Annonce d’un cancer du sein : comment encaisser le choc

Par Mathilde Debry

Choc, colère, tristesse... Pas facile d'apprendre que l'on est atteinte d'un cancer du sein. A l'occasion d'Octobre Rose, les docteures Noémie Lotersztajn (gynécologue spécialisée en oncologie) et Sophie Béranger (radiologue) reviennent sur les enjeux de la consultation d'annonce.

Tomas Ragina/iStock
Pourquoi docteur - Quelles sont les principales réactions des femmes pendant vos consultations d’annonce ?

Dr Noémie Lotersztajn - A l’annonce de leur cancer du sein, beaucoup de femmes vont digresser sur des sujets complètement différents, comme leur dernière séance de yoga ou leur prochain shopping par exemple. Une fois l’état de choc passé, beaucoup vont ressentir de la colère, d’autres de la tristesse.

Les réactions dépendent aussi de ce que les patientes ont entendu avant, notamment au niveau de la radiologie. Si elles s’attendent à ce que le médecin prononce le mot cancer, elles sont moins choquées, on peut axer l’entretien sur la prise en charge et les informations positives. En cancéro-mammaire, la survie au cancer du sein est de 90%, donc ça adoucit généralement le choc initial.

Après, il existe plein de profils de patientes possibles, donc de multiples réactions à l’annonce d’un cancer du sein.

Leur conseillez-vous de venir plutôt seules ou accompagnées ?

Dr Noémie Lotersztajn - Nous conseillons aux femmes de venir plutôt accompagnées, pour pouvoir mieux encaisser le choc, et avoir quelqu’un à la maison qui puisse leur répéter les informations.
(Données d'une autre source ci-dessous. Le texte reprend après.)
Context: an optimization exercise on an open-source flow, tuned for small area, a short achievable clock period and few clock cycles per item. The choices shown serve that exercise and are no tape-out recipe.
At most, simulation tests tie the RTL to the original design; equivalence was not proved.
No activity file was given, so power comes from the tool's default toggle rates.

## rolling_hash_pattern_matcher_top
module rolling_hash_pattern_matcher_top #(
   parameter int MAX_PATTERN  = MAX_PATTERN_DEF,
   parameter int WINDOW_DEPTH = WINDOW_DEPTH_DEF
) (
   input  logic                 clock,
   input  logic                 reset,
   input  logic                 req_valid,
   output logic                 req_ready,
   input  logic [BYTE_W-1:0]    req_text_byte,
   output logic                 rsp_valid,
   input  logic                 rsp_ready,
   output logic                 rsp_kind,
   output logic [VALUE_W-1:0]   rsp_value,
   output logic                 rsp_last,
   input  logic                 csr_we,
   input  logic [CSR_IDX_W-1:0] csr_index,
   input  logic [CSR_W-1:0]     csr_wdata
);
   function automatic logic [1:0] add3(input logic [1:0] a, input logic [1:0] b);
      logic az, bz;
      az = !a[0] && !a[1];
      bz = !b[0] && !b[1];
      add3[0] = (a[0] && bz) || (az && b[0]) || (a[1] && b[1]);
      add3[1] = (a[1] && bz) || (az && b[1]) || (a[0] && b[0]);
   endfunction
   function automatic logic [1:0] mod3(input logic [7:0] x);
      logic [1:0] r0, r1, r2, r3;
      r0 = {x[1] && !x[0], !x[1] && x[0]};
      r1 = {x[3] && !x[2], !x[3] && x[2]};
      r2 = {x[5] && !x[4], !x[5] && x[4]};
      r3 = {x[7] && !x[6], !x[7] && x[6]};
      mod3 = add3(add3(r0, r1), add3(r2, r3));
   endfunction
   localparam logic [31:0] CMAX = 32'hffff_ffff;
   logic [3:0]  nm1_ff;
   logic [7:0]  pat_ff [16];
   logic [1:0]  dp_ff [16];
   logic        zlo_ff, zhi_ff;   
   logic [7:0]  ring_ff [16];
   logic [1:0]  dw_ff [16];       
   logic [3:0]  nm1_al_ff;
   logic [31:0] count_ff;
   logic        first_seen_ff;    
   logic        reported_ff;      
   logic        rdy_ff;
   logic        s1_v_ff;
   logic        s1_first_ff;
   logic        s2_hit_ff, s2_first_ff;
   logic [3:0]  s2_m1_ff;
   logic [5:0]  s2_e_ff;
   logic        j_v_ff;
   logic [3:0]  j_m1_ff;
   logic [5:0]  j_e_ff;
   logic        rsp_valid_ff, rsp_kind_ff, rsp_last_ff;
   logic [31:0] rsp_value_ff;
   logic [3:0]  rem_ff;
   logic [5:0]  e_nx_ff;         
   logic        hashing_ff;
   logic [3:0]  hidx_ff;
   logic [2:0]  hchunk_ff;
   logic        hprev_ff, hcarry_ff;
   logic [1:0]  hd_ff;            
   logic        hlast_ff;         
  ...
clock: 9.5 ns
lec_check: 0
abc_area: 1
cap_margin: 20
core_margin: 2
core_utilization: 40
cts_cluster_diameter: 80
cts_cluster_size: 20
slew_margin: 20
standard.sh (not shown) runs the stock make flow with config.mk's settings and CLKGATE_MAP_FILE= SYNTH_SCRIPT=/design/flow/synth_recipe.tcl, a recipe that flattens the netlist after the stock synthesis.
==> flow/flow/run.sh <==
#!/bin/bash
# Standard ORFS layout with a tighter setup repair target, port buffers of
# a plain buffer cell, and free gate sizing.
set -euo pipefail
bash standard.sh 'SETUP_SLACK_MARGIN=6.3' 'MATCH_CELL_FOOTPRINT=0' 'BUFFER_PORTS_ARGS=-buffer_cell sky130_fd_sc_hd__buf_4' finish > standard_make.log 2>&1
Next try:
--- a/flow/design.v
+++ b/flow/design.v
@@ -83,12 +83,15 @@
    logic [1:0]  dw_ff [16];       
    logic [3:0]  nm1_al_ff;
    logic [31:0] count_ff;
    logic        first_seen_ff;    
    logic        reported_ff;      
    logic        rdy_ff;
+   logic        in_v_ff, in_first_ff;
+   logic [7:0]  in_byte_ff;
+   logic [1:0]  in_d_ff;
    logic        s1_v_ff;
    logic        s1_first_ff;
    logic        s2_hit_ff, s2_first_ff;
    logic [3:0]  s2_m1_ff;
    logic [5:0]  s2_e_ff;
    logic        j_v_ff;
@@ -132,13 +135,13 @@
       end
       cnt_ok = (count_ff[31:4] != 28'd0) || (count_ff[3:0] > nm1_ff);
       hit_c  = s1_v_ff && dig_ok && cnt_ok;
       for (int i = 0; i < 8; i++) dcsr[i] = mod3(csr_wdata[8*i +: 8]);
       din = mod3(req_text_byte);
    end
-   logic        accept, inc, len_wr, lo_wr, hi_wr, rot, aligned, aligned_n;
+   logic        accept, shift, inc, len_wr, lo_wr, hi_wr, rot, aligned, aligned_n, in_v_n;
    logic [3:0]  nm1_al_n;
    logic        cont_p, have_next, can_adv, load, pop_j, take_s2, push_j, first_push;
    logic        s2_leave, s1_move;
    logic [3:0]  m1_next, rem_next;
    logic        last_next;
    logic [31:0] pos;
@@ -149,13 +152,14 @@
    logic        first_seen_n, reported_n, hdone;
    logic [1:0]  hdig;
    logic [1:0]  hadd;
    logic [4:0]  hsum;
    assign accept = req_valid && rdy_ff;
    assign aligned = (nm1_al_ff == nm1_ff);
-   assign inc    = accept && (count_ff != CMAX);
+   assign shift  = in_v_ff && aligned && (!s1_v_ff || s2_leave);
+   assign inc    = shift && (count_ff != CMAX);
    assign len_wr = csr_we && !reset && (csr_index == 2'd0);
    assign lo_wr  = csr_we && (csr_index == 2'd1);
    assign hi_wr  = csr_we && (csr_index == 2'd2);
    assign rot    = !aligned && !s1_v_ff;
    always_comb begin
       cont_p    = rsp_valid_ff && (rem_ff != 4'd0);
@@ -190,12 +194,13 @@
       hdone    = hashing_ff && hlast_ff && (hchunk_ff == 3'd7);
       rsp_valid_n = hdone || load || (rsp_valid_ff && !can_adv);
       first_seen_n = first_seen_ff || accept;
       reported_n   = reported_ff || hdone;
       nm1_al_n     = rot ? nm1_al_ff - 4'd1 : nm1_al_ff;
       aligned_n    = (nm1_al_n == nm1_ff);
+      in_v_n       = accept || (in_v_ff && !shift);
       hdig = ((hidx_ff[3] ? zhi_ff : zlo_ff) ? 2'd0 : dp_ff[hidx_ff]);
       hadd = (hchunk_ff == 3'd0) ? hd_ff : {1'b0, hcarry_ff};
       hsum = {1'b0, rsp_value_ff[3:0]} + {1'b0, rsp_value_ff[2:0], hprev_ff} + {3'd0, hadd};
    end
    always_ff @(posedge clock) begin
       if (reset) begin
@@ -221,16 +226,21 @@
       if (hi_wr) begin
          for (int i = 0; i < 8; i++) begin
             pat_ff[8 + i] <= csr_wdata[8*i +: 8];
             dp_ff[8 + i]  <= dcsr[i];
          end
       end
-      if (accept) begin
+      if (rdy_ff) begin
+         in_byte_ff  <= req_text_byte;
+         in_d_ff     <= din;
+         in_first_ff <= !first_seen_ff;
+      end
+      if (shift) begin
          for (int j = 0; j < 16; j++) begin
-            ring_ff[j] <= (j == nm1_al_ff) ? req_text_byte : ring_ff[(j + 1) % 16];
-            dw_ff[j]   <= (j == nm1_al_ff) ? din : dw_ff[(j + 1) % 16];
+            ring_ff[j] <= (j == nm1_al_ff) ? in_byte_ff : ring_ff[(j + 1) % 16];
+            dw_ff[j]   <= (j == nm1_al_ff) ? in_d_ff : dw_ff[(j + 1) % 16];
          end
       end else if (rot) begin
          for (int j = 0; j < 16; j++) begin
             ring_ff[j] <= ring_ff[(j + 1) % 16];
             dw_ff[j]   <= dw_ff[(j + 1) % 16];
          end
@@ -240,13 +250,13 @@
       end
       s2_e_ff <= s2_e_n;
       if (push_j || first_push) j_m1_ff <= s2_m1_ff;
       j_e_ff   <= j_e_n;
       e_nx_ff  <= e_nx_n;
       rem_ff   <= rem_n;
-      if (accept) s1_first_ff <= !first_seen_ff;
+      if (shift) s1_first_ff <= in_first_ff;
       if (hashing_ff) begin
          rsp_value_ff <= {hsum[3:0], rsp_value_ff[31:4]};
          hprev_ff     <= rsp_value_ff[3];
          hcarry_ff    <= hsum[4];
          hchunk_ff    <= hchunk_ff + 3'd1;
          hd_ff        <= hdig;
@@ -278,29 +288,31 @@
          nm1_al_ff     <= 4'd0;
          count_ff      <= 32'd0;
          first_seen_ff <= 1'b0;
          reported_ff   <= 1'b0;
          rdy_ff        <= 1'b1;
          s1_v_ff       <= 1'b0;
+         in_v_ff       <= 1'b0;
          s2_hit_ff     <= 1'b0;
          s2_first_ff   <= 1'b0;
          j_v_ff        <= 1'b0;
          rsp_valid_ff  <= 1'b0;
          hashing_ff    <= 1'b0;
       end else begin
          nm1_al_ff <= nm1_al_n;
          count_ff <= count_ff + {31'd0, inc};
          first_seen_ff <= first_seen_n;
          reported_ff   <= reported_n;
-         s1_v_ff       <= accept || (s1_v_ff && !s1_move);
+         in_v_ff       <= in_v_n;
+         s1_v_ff       <= shift || (s1_v_ff && !s1_move);
          s2_hit_ff     <= s2_hit_n;
          s2_first_ff   <= s1_move ? s1_first_ff : (s2_first_ff && !s2_leave);
          j_v_ff        <= j_v_n;
          rsp_valid_ff  <= rsp_valid_n;
          hashing_ff    <= hashing_ff ? !hdone : s2_first_ff;
-         rdy_ff <= !len_wr && aligned_n &&
+         rdy_ff <= (aligned_n || !in_v_n) &&
                    !(first_seen_n && !reported_n) &&
                    !(s2_hit_n && j_v_n) &&
                    !(s2_hit_ff && s2_e_ff[5]) && !(j_v_ff && j_e_ff[5]) &&
                    !(rsp_valid_ff && e_nx_ff[5]);
       end
    end
The changed run finished clean; wire length drops by a few percent; setup slack gains 0.44 ns; die area rose slightly; clock skew went up by 0.0063 ns; global-route usage falls by 0.43 points; clock power hardly moves; cell count went down by a few percent; design area came out lower by a few percent; critical path depth shrinks by 17; power fell slightly; non-clock buffer count goes down by 57; core utilization drops by 2.1 points.
Testbench counts after the change, summed over its fixed seeds: cycles 29,785, bytes 24,258.
For the first run of this note, only the layout was checked, not whether the RTL still works.

==> what the ideal ports hide <==
The results above use ideal ports. As a check the final layouts listed here were re-extracted and re-timed, cells and wires unchanged.
Step 1, drivers: a clkbuf_16 drives clock and a buf_2 each remaining input, both assumed.
Step 2 adds t to the input delays and takes it off the output delays; t is the mean of the earliest and latest rising clock arrival at the registers after step 1. Input paths then give back, and output paths get back, about the clock's delay inside the block.
Slacks: ideal / step 1 / step 2; pairs: ideal / step 1.
run	t, ns	setup WS [ns]	pins driven straight from the clock port
the first run	0.665	5.907 / 5.915 / 5.251	1
the second run	0.667	6.345 / 6.284 / 5.848	1
After both steps setup and hold are still met in every run listed. For the first run, which loses most, drivers alone change the setup slack by +0.008 ns; drivers and shift together by -0.656 ns.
Lors d’une consultation d’annonce, la patiente ne retient que 10% des informations données par le médecin, car elle se focalise sur le mot "cancer".

Quels doivent être les premiers réflexes d’une femme malade après une consultation d’annonce ?

Dr Noémie Lotersztajn - En sortant de la consultation, les patientes vont se poser plein de questions. Je leur conseille de les noter, pour qu’elles puissent les adresser à l’infirmière ou au médecin lors du prochain entretien.

Comment annonce-t-on au mieux à une femme qu’elle souffre d’un cancer du sein ?

Dr Noémie Lotersztajn - En consultation d’annonce, le mot "cancer" doit être impérativement prononcé. Après, il faut utiliser des mots simples, être à l’écoute de la patiente, la laisser parler, la laisser poser des questions et, d’une manière générale, bien prendre le temps de faire la consultation. Une fois que la patiente a fini de s’exprimer, on peut commencer à donner des informations. L’entretien ne doit pas être guidé uniquement par le médecin, mais aussi par la malade.

Dr Sophie Béranger - Au niveau de la radiologie, tout dépend du degré de suspicion. S'il est faible, on ne prononce pas le mot cancer, on laisse la patiente poser des questions, et on lui répond sans lui mentir. Si le risque de cancer du sein est important, on va lui expliquer avant la consultation d’annonce que la radio est suspecte, pour commencer à préparer la patiente. Après, il faut s’adapter à chaque femme : si on voit qu’elle n’a pas envie d’entendre le mot "cancer", on ne lui martèle pas, on attend qu’elle soit prête à recevoir l’information.

Y a-t-il eu des progrès sur la consultation d’annonce ?

Dr Noémie Lotersztajn - Il y a eu de grands progrès suite au plan cancer mis en place en 2006, qui a posé un cadre. Avant cela, tout était fait de manière hétérogène. Il y a désormais plusieurs étapes qui sont nécessaires et obligatoires dans une consultation d’annonce, dont le temps d’annonce paramédical, qui permet de répéter les informations et de bien vérifier avec la patiente qu’elle a compris la situation.

Y a-t-il encore des choses à améliorer ?

Dr Noémie Lotersztajn - Il y a encore des progrès à faire au niveau de la formation des professionnels de santé. Personnellement, la consultation d’annonce ne faisait pas partie de mon cursus, et j’aurais bien aimé pouvoir bénéficier d’un retour d’expérience pendant quelques heures, notamment pour savoir comment s’adapter à chaque patiente.

La consultation d’annonce est-elle un exercice difficile pour un médecin ?

Dr Noemie Lotersztajn - Oui, toujours.

Dr Sophie Béranger - C’est un exercice compliqué, auquel on ne s’habitue jamais.